The final episode of Godless centers on the climactic showdown between the women of La Belle, and the Griffin Gang from whom Roy is fleeing. This showdown sparks the most ferocious and spectacular gun battle in any contemporary small-screen Western. The real heroes of the series go down in a blaze of glory to repel the villains successfully.
The Big Valley
Jarrod’s Quick Thinking Saves Victoria Barkley
In the final full decade of her screen career, Barbara Stanwyck became one of the greatest Western TV actors of all time, with her formidable ranching matriarch Victoria Barkley in The Big Valley among the genre’s foremost roles in the late 1960s. In arguably the most suspenseful TV ending of its day, Barkley almost loses her life in The Big Valley’s final moments.
Two brothers hold Stanwyck’s character responsible for the execution of their father, as it was her testimony that secured his conviction. Victoria Barkley seems certain to die when both brothers ambush her at home with pistols at the ready.
Just in time, her son Jarrod happens to overhear the commotion they cause, and gets the better of them both in a shootout using an ingenious clothes-stand decoy. This thrilling ending to the four-season Western series combines genuine peril with an exhibition of sharpshooting set-piece mastery.
1883
A Moving Origin Story
There seems to be a running theme of women dying young in the Yellowstone franchise, and this prequel miniseries is no exception.

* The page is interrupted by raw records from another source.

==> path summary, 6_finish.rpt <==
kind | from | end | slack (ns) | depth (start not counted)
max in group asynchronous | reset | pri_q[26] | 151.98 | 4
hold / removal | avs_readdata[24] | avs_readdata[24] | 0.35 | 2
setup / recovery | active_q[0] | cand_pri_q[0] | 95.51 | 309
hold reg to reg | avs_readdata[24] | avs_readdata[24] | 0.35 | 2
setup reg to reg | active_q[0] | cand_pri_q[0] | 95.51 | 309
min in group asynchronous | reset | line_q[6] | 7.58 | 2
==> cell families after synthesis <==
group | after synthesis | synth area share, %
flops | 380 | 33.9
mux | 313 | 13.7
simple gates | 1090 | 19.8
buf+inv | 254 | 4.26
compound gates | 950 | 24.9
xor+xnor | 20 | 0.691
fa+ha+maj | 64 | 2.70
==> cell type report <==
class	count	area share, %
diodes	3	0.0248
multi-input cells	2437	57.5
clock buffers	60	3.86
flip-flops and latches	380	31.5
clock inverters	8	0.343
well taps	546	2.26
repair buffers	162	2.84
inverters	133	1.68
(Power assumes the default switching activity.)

However, in 1883, the death of Elsa Dutton is an appropriately tragic ending, reflecting the extent of the hardship the family has to endure en route to their future homestead in Montana.
She isn’t the only main character to die in the show’s agonizing finale episode, either, as Sam Elliott’s Shea Brennan commits suicide having fulfilled his final promise to his wife that he’d reach the Pacific Ocean. He has nothing else to live for, and is still suffering from the traumas he’s endured on his journey across the continent.

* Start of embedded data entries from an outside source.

[src/hdl/usdp_fifo.sv]
// usdp_fifo: parameterised first-word-fall-through fifo, head in a register
`timescale 1ns/1ps
module usdp_fifo #(
   parameter int W = 8,
   parameter int D = 16
) (
   // clock and reset
   input  wire logic         i_clk_sys,
   input  wire logic         i_sys_rst,
   input  wire logic         i_flush,
   // write side
   input  wire logic         i_wr_valid,
   input  wire logic [W-1:0] i_wr_data,
   output logic              o_wr_ready,
   // read side
   output logic              o_rd_valid,
   output logic [W-1:0]      o_rd_data,
   input  wire logic         i_rd_ready
);
   localparam int AW = $clog2(D);
   localparam logic [AW:0] FULL_CNT = (AW+1)'(D);

   typedef struct packed {
      logic [D-1:0][W-1:0] mem;
      logic [AW-1:0]       wr;
      logic [AW-1:0]       rd;
      logic [AW:0]         cnt;
      logic [W-1:0]        head;
   } usdp_fifo_state_t;

   usdp_fifo_state_t st;
   usdp_fifo_state_t next_st;
   logic             push;
   logic             pop;

   // handshakes come straight from the count
   assign o_wr_ready = (st.cnt != FULL_CNT);
   assign o_rd_valid = (st.cnt != '0);
   assign o_rd_data  = st.head;
   assign push       = i_wr_valid && o_wr_ready;
   assign pop        = i_rd_ready && o_rd_valid;

   // head register always mirrors the oldest entry
   always_comb begin
      next_st = st;
      if (push) begin
         next_st.mem[st.wr] = i_wr_data;
         next_st.wr         = st.wr + 1'b1;
      end
      if (pop) begin
         next_st.rd = st.rd + 1'b1;
      end
      if (pop && st.cnt > 1) begin
         next_st.head = st.mem[st.rd + 1'b1];
      end else if (push && (st.cnt == '0 || (pop && st.cnt == 1))) begin
         next_st.head = i_wr_data;
      end
      next_st.cnt = st.cnt + (AW+1)'(push) - (AW+1)'(pop);
      if (i_flush) begin
         next_st.wr  = '0;
         next_st.rd  = '0;
         next_st.cnt = '0;
      end
   end

   // reset clears the contents and head as well as the pointers
   always_ff @(posedge i_clk_sys) begin
      if (i_sys_rst) begin
         st <= '0;
      end else begin
         st <= next_st;
      end
   end
endmodule : usdp_fifo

While 1883’s ending is anything but happy, it feels thoroughly true to the show. What’s more, it does contain the seeds of a more hopeful future.

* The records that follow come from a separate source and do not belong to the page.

File: src/vpw_bus_rx_break_arbitration.sv
// Receive buffer, break detector, delay calibration and arbitration monitor
// of a single-wire serial bus interface, with an Avalon-MM register slave.
// Assumes a bit-level transmitter and receiver on the same clock feed the
// byte, bit and end-of-data strobes; the line pin is asynchronous, active = 1.
//
// Overview of operation
// - Debug mirror returns the receive byte; reading it keeps the full flag.
// - Each completed received byte loads the receive buffer and sets full flag.
// - Echoed transmit bytes enter the receive buffer like any other byte.
// - Receive DMA data comes from the receive buffer or the completion code.
// - Receive request while full flag and enable are set; buffer read clears.
// - Sending passive but seeing active is lost arbitration, not an error.
// - Sending active, seeing passive: policy 0 gives tx fault, 1 arbitration loss.
// - Calibration bit 6 reads zero and ignores writes.
// - Six-bit delay count compensates transceiver delay for transmit and arbitration.
// - Switching quad-speed mode reloads delay count: 23 normal, 7 quad.
// - Reading break status clears the break flag.
// - Break-over sets at break end; clears on zero write or new break.
// - Break-active high during break, falls just after break-over sets.
// - Break declared 240 us after line turns active; break flag sets then.
// - Break during a message posts corrupted code with break bit, ready set.
// - Break flag sets again every 4096 us while the break lasts.
// - Break end posts code with break bit, sets ready and break-over.
// - First good byte of a new message clears old completion bits.
// - Lost arbitration turns transmitter off; receiver goes on normally.
// - Lost arbitration sets lost, idle and empty flags together; clears counter.
// - Idle flag sets after last bit; ready sets at end of data; code read clears.
`timescale 1ns/1ps
module vpw_bus_rx_break_arbitration #(
   parameter int BREAK_US = vpw_pkg::BREAK_DETECT_US,
   parameter int REPEAT_US = vpw_pkg::BREAK_REPEAT_US,
   parameter int TICK_CYCLES = vpw_pkg::US_CYCLES
) (
   input wire logic sys_clk,
   input wire logic rst_n,
   input wire logic [4:0] avs_address,
   input wire logic avs_read,
   input wire logic avs_write,
   input wire logic [31:0] avs_writedata,
   output logic [31:0] avs_readdata,
   output logic avs_waitrequest,
   input wire logic rx_pin,
   input wire logic rx_byte_valid,
   input wire logic [7:0] rx_byte,
   input wire logic rx_first_good,
   input wire logic rx_msg_busy,
   input wire logic [2:0] rx_fault_code,
   input wire logic tx_begin,
   input wire logic tx_bit_start,
   input wire logic tx_bit_level,
   input wire logic tx_last_bit,
   input wire logic tx_eod,
   input wire logic tx_buf_taken,
   input wire logic cc_post,
   input wire logic [3:0] cc_code,
   input wire logic dma_rx_ack,
   output logic tx_enable,
   output logic tx_count_clear,
   output logic [5:0] cal_delay,
   output logic quad_speed_mode,
   output logic rx_int_req,
   output logic break_flag,
   output logic completion_ready,
   output logic [7:0] dma_rx_data
);

   ////////////////////////////////////////////////////////////////////////////
   // State
   logic rx_s1, rx_s2, rx_s3, rx_level;
   logic [6:0] tick_cnt;
   logic [7:0] rx_data;
   logic rx_full;
   logic rx_full_int_enable;
   logic dma_src_code;
   logic arb_fault_policy;
   logic arb_lost_flag, tx_fault_bit, tx_idle_flag, tx_empty_flag;
   logic arb_wait, arb_lvl;
   logic [5:0] arb_cnt;
   logic [12:0] brk_us;
   logic break_active, break_over, brk_end_d;
   logic [3:0] ccode;

   ////////////////////////////////////////////////////////////////////////////
   // Bus decode: one wait state, then the access takes effect
   wire req = avs_read | avs_write;
   wire acc = req & ~avs_waitrequest;
   wire sel_mirror = avs_address == vpw_pkg::OFF_MIRROR;
   wire sel_rxbuf = avs_address == vpw_pkg::OFF_RXBUF;
   wire sel_cal = avs_address == vpw_pkg::OFF_CAL;
   wire sel_brk = avs_address == vpw_pkg::OFF_BRK;
   wire sel_ccode = avs_address == vpw_pkg::OFF_CCODE;
   wire sel_ctrl = avs_address == vpw_pkg::OFF_CTRL;
   wire sel_flags = avs_address == vpw_pkg::OFF_FLAGS;
   wire wr_acc = acc & avs_write;
   wire rd_acc = acc & avs_read;
   wire wr_rx = wr_acc & (sel_mirror | sel_rxbuf);
   wire wr_cal = wr_acc & sel_cal;
   wire wr_brk = wr_acc & sel_brk;
   wire wr_ctrl = wr_acc & sel_ctrl;
   wire wr_flags = wr_acc & sel_flags;
   wire rd_rxbuf = rd_acc & sel_rxbuf;
   wire rd_brk = rd_acc & sel_brk;
   wire rd_ccode = rd_acc & sel_ccode;
   wire [7:0] wd = avs_writedata[7:0];

   // Read multiplexer, unmapped offsets read zero
   wire [7:0] cal_rd = {arb_fault_policy, 1'b0, cal_delay};
   wire [7:0] brk_rd = {6'h00, break_over, break_active};
   wire [7:0] ctrl_rd = {5'h00, dma_src_code, quad_speed_mode, rx_full_int_enable};
   wire [7:0] flags_rd = {1'b0, break_flag, completion_ready, tx_empty_flag,
                          tx_idle_flag, tx_fault_bit, arb_lost_flag, rx_full};
   wire [7:0] rd_mux = (sel_mirror | sel_rxbuf) ? rx_data :
                       sel_cal ? cal_rd :
                       sel_brk ? brk_rd :
                       sel_ccode ? {4'h0, ccode} :
                       sel_ctrl ? ctrl_rd :
                       sel_flags ? flags_rd : 8'h00;

   // Waitrequest and read data registers
   always_ff @(posedge sys_clk) begin
      if (!rst_n) begin
         avs_waitrequest <= 1'b1;
         avs_readdata <= 32'h0000_0000;
      end else if (acc) begin
         avs_waitrequest <= 1'b1;
      end else if (req) begin
         avs_waitrequest <= 1'b0;
         avs_readdata <= {24'h00_0000, rd_mux};
      end
   end

   ////////////////////////////////////////////////////////////////////////////
   // Line synchroniser and microsecond tick
   wire us_tick = tick_cnt == 7'(TICK_CYCLES - 1);

   always_ff @(posedge sys_clk) begin
      if (!rst_n) begin
         rx_s1 <= 1'b0;
         rx_s2 <= 1'b0;
         rx_s3 <= 1'b0;
         rx_level <= 1'b0;
         tick_cnt <= 7'h00;
      end else begin
         rx_s1 <= rx_pin;
         rx_s2 <= rx_s1;
         rx_s3 <= rx_s2;
         if (rx_s2 == rx_s3) begin
            rx_level <= rx_s3;
         end
         tick_cnt <= us_tick ? 7'h00 : tick_cnt + 7'h01;
      end
   end

   ////////////////////////////////////////////////////////////////////////////
   // Receive buffer, mirror and DMA source
   wire dma_take_rx = dma_rx_ack & ~dma_src_code;
   wire dma_take_cc = dma_rx_ack & dma_src_code;

   always_ff @(posedge sys_clk) begin
      if (!rst_n) begin
         rx_data <= vpw_pkg::RXBUF_RESET;
         rx_full <= 1'b0;
         rx_int_req <= 1'b0;
         dma_rx_data <= 8'h00;
      end else begin
         if (rx_byte_valid) begin
            rx_data <= rx_byte;
         end else if (wr_rx) begin
            rx_data <= wd;
         end
         if (rx_byte_valid) begin
            rx_full <= 1'b1;
         end else if (rd_rxbuf | dma_take_rx) begin
            rx_full <= 1'b0;
         end
         rx_int_req <= rx_full & rx_full_int_enable;
         dma_rx_data <= dma_src_code ? {4'h0, ccode} : rx_data;
      end
   end

   ////////////////////////////////////////////////////////////////////////////
   // Control and calibration registers
   wire quad_change = wr_ctrl & (wd[vpw_pkg::CTL_QUAD] != quad_speed_mode);

   always_ff @(posedge sys_clk) begin
      if (!rst_n) begin
         rx_full_int_enable <= vpw_pkg::CTRL_RESET[vpw_pkg::CTL_RXIE];
         quad_speed_mode <= vpw_pkg::CTRL_RESET[vpw_pkg::CTL_QUAD];
         dma_src_code <= vpw_pkg::CTRL_RESET[vpw_pkg::CTL_DMASRC];
         cal_delay <= vpw_pkg::CAL_NORMAL;
         arb_fault_policy <= 1'b0;
      end else begin
         if (wr_ctrl) begin
            rx_full_int_enable <= wd[vpw_pkg::CTL_RXIE];
            quad_speed_mode <= wd[vpw_pkg::CTL_QUAD];
            dma_src_code <= wd[vpw_pkg::CTL_DMASRC];
         end
         if (quad_change) begin
            cal_delay <= wd[vpw_pkg::CTL_QUAD] ? vpw_pkg::CAL_QUAD : vpw_pkg::CAL_NORMAL;
         end else if (wr_cal) begin
            cal_delay <= wd[5:0];
         end
         if (wr_cal) begin
            arb_fault_policy <= wd[vpw_pkg::CAL_POLICY];
         end
      end
   end

   ////////////////////////////////////////////////////////////////////////////
   // Arbitration check after the calibrated echo delay
   wire arb_chk = arb_wait & us_tick & (arb_cnt == 6'h00);
   wire lost_passive = arb_chk & ~arb_lvl & rx_level;
   wire mism_active = arb_chk & arb_lvl & ~rx_level;
   wire arb_lost_ev = lost_passive | (mism_active & arb_fault_policy);
   wire tx_fault_ev = mism_active & ~arb_fault_policy;

   always_ff @(posedge sys_clk) begin
      if (!rst_n) begin
         arb_wait <= 1'b0;
         arb_cnt <= 6'h00;
         arb_lvl <= 1'b0;
      end else if (tx_bit_start & tx_enable) begin
         arb_wait <= 1'b1;
         arb_cnt <= cal_delay;
         arb_lvl <= tx_bit_level;
      end else if (arb_wait & us_tick) begin
         if (arb_cnt == 6'h00) begin
            arb_wait <= 1'b0;
         end else begin
            arb_cnt <= arb_cnt - 6'h01;
         end
      end
   end

   // Transmitter enable, counter clear and transmit flags (write 1 clears)
   always_ff @(posedge sys_clk) begin
      if (!rst_n) begin
         tx_enable <= 1'b0;
         tx_count_clear <= 1'b0;
         arb_lost_flag <= 1'b0;
         tx_fault_bit <= 1'b0;
         tx_idle_flag <= vpw_pkg::TXIDLE_RESET;
         tx_empty_flag <= vpw_pkg::TXEMPTY_RESET;
      end else begin
         if (arb_lost_ev | tx_fault_ev | tx_last_bit) begin
            tx_enable <= 1'b0;
         end else if (tx_begin) begin
            tx_enable <= 1'b1;
         end
         tx_count_clear <= arb_lost_ev | tx_fault_ev;
         if (arb_lost_ev) begin
            arb_lost_flag <= 1'b1;
         end else if (wr_flags & wd[vpw_pkg::FLG_ARB]) begin
            arb_lost_flag <= 1'b0;
         end
         if (tx_fault_ev) begin
            tx_fault_bit <= 1'b1;
         end else if (wr_flags & wd[vpw_pkg::FLG_TXFAULT]) begin
            tx_fault_bit <= 1'b0;
         end
         if (arb_lost_ev | tx_last_bit) begin
            tx_idle_flag <= 1'b1;
         end else if ((wr_flags & wd[vpw_pkg::FLG_TXIDLE]) | tx_begin) begin
            tx_idle_flag <= 1'b0;
         end
         if (arb_lost_ev | tx_buf_taken) begin
            tx_empty_flag <= 1'b1;
         end else if ((wr_flags & wd[vpw_pkg::FLG_TXEMPTY]) | tx_begin) begin
            tx_empty_flag <= 1'b0;
         end
      end
   end

   ////////////////////////////////////////////////////////////////////////////
   // Break detection: active line timed in microseconds
   wire brk_decl = ~break_active & rx_level & us_tick & (brk_us == 13'(BREAK_US - 1));
   wire brk_rep = break_active & rx_level & us_tick & (brk_us == 13'(REPEAT_US - 1));
   wire brk_end = break_active & ~rx_level & ~brk_end_d;
   wire brk_corrupt = brk_decl & rx_msg_busy;
   wire [2:0] brk_fault = (rx_fault_code == 3'h0) ? 3'h1 : rx_fault_code;

   always_ff @(posedge sys_clk) begin
      if (!rst_n) begin
         brk_us <= 13'h0000;
         break_active <= 1'b0;
         break_over <= 1'b0;
         brk_end_d <= 1'b0;
         break_flag <= 1'b0;
      end else begin
         if (!rx_level) begin
            brk_us <= 13'h0000;
         end else if (us_tick) begin
            brk_us <= (brk_decl | brk_rep) ? 13'h0000 : brk_us + 13'h0001;
         end
         brk_end_d <= brk_end;
         if (brk_decl) begin
            break_active <= 1'b1;
         end else if (brk_end_d) begin
            break_active <= 1'b0;
         end
         if (brk_end) begin
            break_over <= 1'b1;
         end else if (brk_decl | (wr_brk & ~wd[vpw_pkg::BRK_OVER])) begin
            break_over <= 1'b0;
         end
         if (brk_decl | brk_rep) begin
            break_flag <= 1'b1;
         end else if (rd_brk) begin
            break_flag <= 1'b0;
         end
      end
   end

   ////////////////////////////////////////////////////////////////////////////
   // Completion code and its ready flag
   wire cc_set = brk_corrupt | brk_end | tx_eod | cc_post;

   always_ff @(posedge sys_clk) begin
      if (!rst_n) begin
         ccode <= vpw_pkg::CCODE_RESET;
         completion_ready <= 1'b0;
      end else begin
         if (brk_corrupt) begin
            ccode <= {1'b1, brk_fault};
         end else if (brk_end) begin
            ccode[vpw_pkg::CC_BREAK] <= 1'b1;
         end else if (cc_post) begin
            ccode <= cc_code;
         end else if (rx_first_good) begin
            ccode <= vpw_pkg::CCODE_RESET;
         end
         if (cc_set) begin
            completion_ready <= 1'b1;
         end else if (rd_ccode | dma_take_cc) begin
            completion_ready <= 1'b0;
         end
      end
   end
endmodule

We see a leader of the indigenous Crow tribe point the Dutton family towards the place that will become their home for more than a century. At the same time, he divines the prediction that the land will one day be returned to the tribe, as it is during Yellowstone’s finale.
Longmire
Walt Names His Successor
Walt Longmire is arguably the best sheriff in TV Westerns, but even he has to give up the ghost eventually, as the show’s fitting finale episode demonstrates. It turns out that Walt was only reluctant to retire because he didn’t trust any of his fellow Absaroka County police officers to replace him.
In a poetic twist that’s delivered in the beautifully understated manner we’ve come to associate with the series and its central character, he surprises his daughter Cady by naming her as his successor. Even though Cady doesn’t work for the police, she knows the law better than anyone else in the county, and has Walt’s full confidence.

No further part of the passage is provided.